[Start of section]

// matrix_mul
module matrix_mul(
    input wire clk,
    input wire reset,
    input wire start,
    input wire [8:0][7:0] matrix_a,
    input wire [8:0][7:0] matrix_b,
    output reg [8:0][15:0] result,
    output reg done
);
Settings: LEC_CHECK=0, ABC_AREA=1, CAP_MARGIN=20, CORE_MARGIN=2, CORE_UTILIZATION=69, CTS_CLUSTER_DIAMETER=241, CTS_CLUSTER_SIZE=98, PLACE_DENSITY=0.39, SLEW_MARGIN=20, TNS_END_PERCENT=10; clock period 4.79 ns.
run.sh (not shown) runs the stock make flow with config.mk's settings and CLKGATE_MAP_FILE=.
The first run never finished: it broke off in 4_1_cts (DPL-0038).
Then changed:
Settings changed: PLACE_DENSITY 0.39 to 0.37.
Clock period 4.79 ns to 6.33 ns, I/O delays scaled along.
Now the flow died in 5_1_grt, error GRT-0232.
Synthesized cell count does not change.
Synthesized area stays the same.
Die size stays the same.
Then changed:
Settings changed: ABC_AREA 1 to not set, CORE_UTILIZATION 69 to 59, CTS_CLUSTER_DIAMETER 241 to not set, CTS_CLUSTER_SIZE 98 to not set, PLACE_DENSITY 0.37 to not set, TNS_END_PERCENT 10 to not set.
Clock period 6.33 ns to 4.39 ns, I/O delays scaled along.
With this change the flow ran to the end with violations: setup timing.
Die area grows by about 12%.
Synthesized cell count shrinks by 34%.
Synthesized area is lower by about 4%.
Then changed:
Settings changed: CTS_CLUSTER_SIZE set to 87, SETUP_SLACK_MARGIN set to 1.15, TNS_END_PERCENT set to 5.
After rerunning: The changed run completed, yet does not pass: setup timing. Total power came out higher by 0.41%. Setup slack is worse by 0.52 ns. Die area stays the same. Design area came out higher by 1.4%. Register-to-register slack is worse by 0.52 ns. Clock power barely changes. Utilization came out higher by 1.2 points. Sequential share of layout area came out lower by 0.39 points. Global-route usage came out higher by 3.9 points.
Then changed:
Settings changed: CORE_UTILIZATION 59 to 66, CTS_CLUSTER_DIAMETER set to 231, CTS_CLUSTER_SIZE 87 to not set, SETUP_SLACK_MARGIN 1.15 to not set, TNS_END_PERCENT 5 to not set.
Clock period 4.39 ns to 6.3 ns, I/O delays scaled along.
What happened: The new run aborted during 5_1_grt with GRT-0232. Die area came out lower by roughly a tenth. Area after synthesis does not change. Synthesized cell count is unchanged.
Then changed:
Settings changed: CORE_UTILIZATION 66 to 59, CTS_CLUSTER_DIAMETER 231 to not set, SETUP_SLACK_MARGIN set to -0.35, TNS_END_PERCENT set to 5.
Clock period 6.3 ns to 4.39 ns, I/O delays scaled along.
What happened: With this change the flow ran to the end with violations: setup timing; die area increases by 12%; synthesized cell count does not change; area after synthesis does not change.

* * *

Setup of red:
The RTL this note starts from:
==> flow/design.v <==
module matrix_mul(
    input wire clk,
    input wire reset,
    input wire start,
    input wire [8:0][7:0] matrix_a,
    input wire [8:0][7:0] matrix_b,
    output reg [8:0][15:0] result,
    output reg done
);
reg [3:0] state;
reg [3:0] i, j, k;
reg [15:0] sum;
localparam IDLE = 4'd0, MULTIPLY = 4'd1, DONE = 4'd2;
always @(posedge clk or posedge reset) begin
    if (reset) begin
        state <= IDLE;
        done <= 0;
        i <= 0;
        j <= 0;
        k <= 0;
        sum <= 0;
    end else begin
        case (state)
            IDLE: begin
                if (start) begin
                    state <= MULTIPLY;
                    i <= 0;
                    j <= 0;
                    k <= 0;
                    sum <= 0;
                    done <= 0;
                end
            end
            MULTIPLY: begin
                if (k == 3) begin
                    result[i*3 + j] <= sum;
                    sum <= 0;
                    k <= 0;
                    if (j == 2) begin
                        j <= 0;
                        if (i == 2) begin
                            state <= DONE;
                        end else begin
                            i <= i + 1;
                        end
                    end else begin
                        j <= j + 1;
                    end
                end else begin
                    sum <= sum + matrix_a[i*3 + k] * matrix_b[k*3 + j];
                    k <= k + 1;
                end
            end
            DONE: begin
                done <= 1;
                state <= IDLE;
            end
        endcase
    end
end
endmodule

[End of section]
[Start of section]

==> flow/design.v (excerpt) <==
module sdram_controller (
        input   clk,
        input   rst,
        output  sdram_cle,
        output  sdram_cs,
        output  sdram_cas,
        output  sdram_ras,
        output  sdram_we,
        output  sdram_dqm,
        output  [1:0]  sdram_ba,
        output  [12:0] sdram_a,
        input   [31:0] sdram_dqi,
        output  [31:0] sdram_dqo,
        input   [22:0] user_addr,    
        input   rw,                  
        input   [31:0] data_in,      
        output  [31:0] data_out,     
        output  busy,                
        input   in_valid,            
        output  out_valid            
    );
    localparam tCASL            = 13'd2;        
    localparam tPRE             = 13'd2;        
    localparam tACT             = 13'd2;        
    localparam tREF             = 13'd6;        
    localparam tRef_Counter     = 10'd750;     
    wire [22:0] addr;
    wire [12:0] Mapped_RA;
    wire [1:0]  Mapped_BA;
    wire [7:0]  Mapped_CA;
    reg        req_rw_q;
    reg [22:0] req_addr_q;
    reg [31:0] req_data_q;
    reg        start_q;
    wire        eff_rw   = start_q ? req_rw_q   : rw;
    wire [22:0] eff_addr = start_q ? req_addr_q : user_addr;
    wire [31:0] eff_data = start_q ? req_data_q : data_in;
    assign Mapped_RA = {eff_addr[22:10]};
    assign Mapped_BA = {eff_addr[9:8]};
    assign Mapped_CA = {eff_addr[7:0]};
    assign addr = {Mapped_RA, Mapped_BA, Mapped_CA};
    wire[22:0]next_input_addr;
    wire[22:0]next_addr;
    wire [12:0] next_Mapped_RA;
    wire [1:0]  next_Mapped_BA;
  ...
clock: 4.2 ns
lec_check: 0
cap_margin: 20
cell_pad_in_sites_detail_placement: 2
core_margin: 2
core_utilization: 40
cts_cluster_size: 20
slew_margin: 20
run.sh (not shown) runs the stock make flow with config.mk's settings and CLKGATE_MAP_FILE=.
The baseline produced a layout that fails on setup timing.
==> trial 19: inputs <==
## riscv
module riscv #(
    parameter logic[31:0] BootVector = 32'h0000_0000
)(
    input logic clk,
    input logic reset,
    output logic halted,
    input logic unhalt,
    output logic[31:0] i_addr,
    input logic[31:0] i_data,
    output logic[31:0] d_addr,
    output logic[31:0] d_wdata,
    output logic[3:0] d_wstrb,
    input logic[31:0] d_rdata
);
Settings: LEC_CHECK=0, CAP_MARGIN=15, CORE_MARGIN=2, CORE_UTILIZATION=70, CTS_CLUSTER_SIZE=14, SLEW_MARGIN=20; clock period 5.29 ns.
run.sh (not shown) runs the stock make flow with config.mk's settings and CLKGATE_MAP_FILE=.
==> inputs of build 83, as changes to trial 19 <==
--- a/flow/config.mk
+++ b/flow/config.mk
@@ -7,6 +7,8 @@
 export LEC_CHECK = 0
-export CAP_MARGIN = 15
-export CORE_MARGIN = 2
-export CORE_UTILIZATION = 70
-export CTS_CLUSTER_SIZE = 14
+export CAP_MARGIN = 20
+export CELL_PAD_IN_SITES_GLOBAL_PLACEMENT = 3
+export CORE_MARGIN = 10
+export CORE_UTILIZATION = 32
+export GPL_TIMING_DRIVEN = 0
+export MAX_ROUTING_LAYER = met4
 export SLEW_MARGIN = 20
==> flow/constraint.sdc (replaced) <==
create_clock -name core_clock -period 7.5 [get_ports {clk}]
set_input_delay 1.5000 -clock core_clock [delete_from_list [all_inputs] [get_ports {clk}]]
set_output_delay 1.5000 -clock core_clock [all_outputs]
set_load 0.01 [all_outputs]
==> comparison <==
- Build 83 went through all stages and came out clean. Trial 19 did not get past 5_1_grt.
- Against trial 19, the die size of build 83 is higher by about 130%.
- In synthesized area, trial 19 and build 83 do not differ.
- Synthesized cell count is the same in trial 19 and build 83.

[End of section]

The problem:
Check each line of the entries for the string "stays". Copy the lines that have it.

Response to this task:
Synthesized area stays the same.
Die size stays the same.
After rerunning: The changed run completed, yet does not pass: setup timing. Total power came out higher by 0.41%. Setup slack is worse by 0.52 ns. Die area stays the same. Design area came out higher by 1.4%. Register-to-register slack is worse by 0.52 ns. Clock power barely changes. Utilization came out higher by 1.2 points. Sequential share of layout area came out lower by 0.39 points. Global-route usage came out higher by 3.9 points.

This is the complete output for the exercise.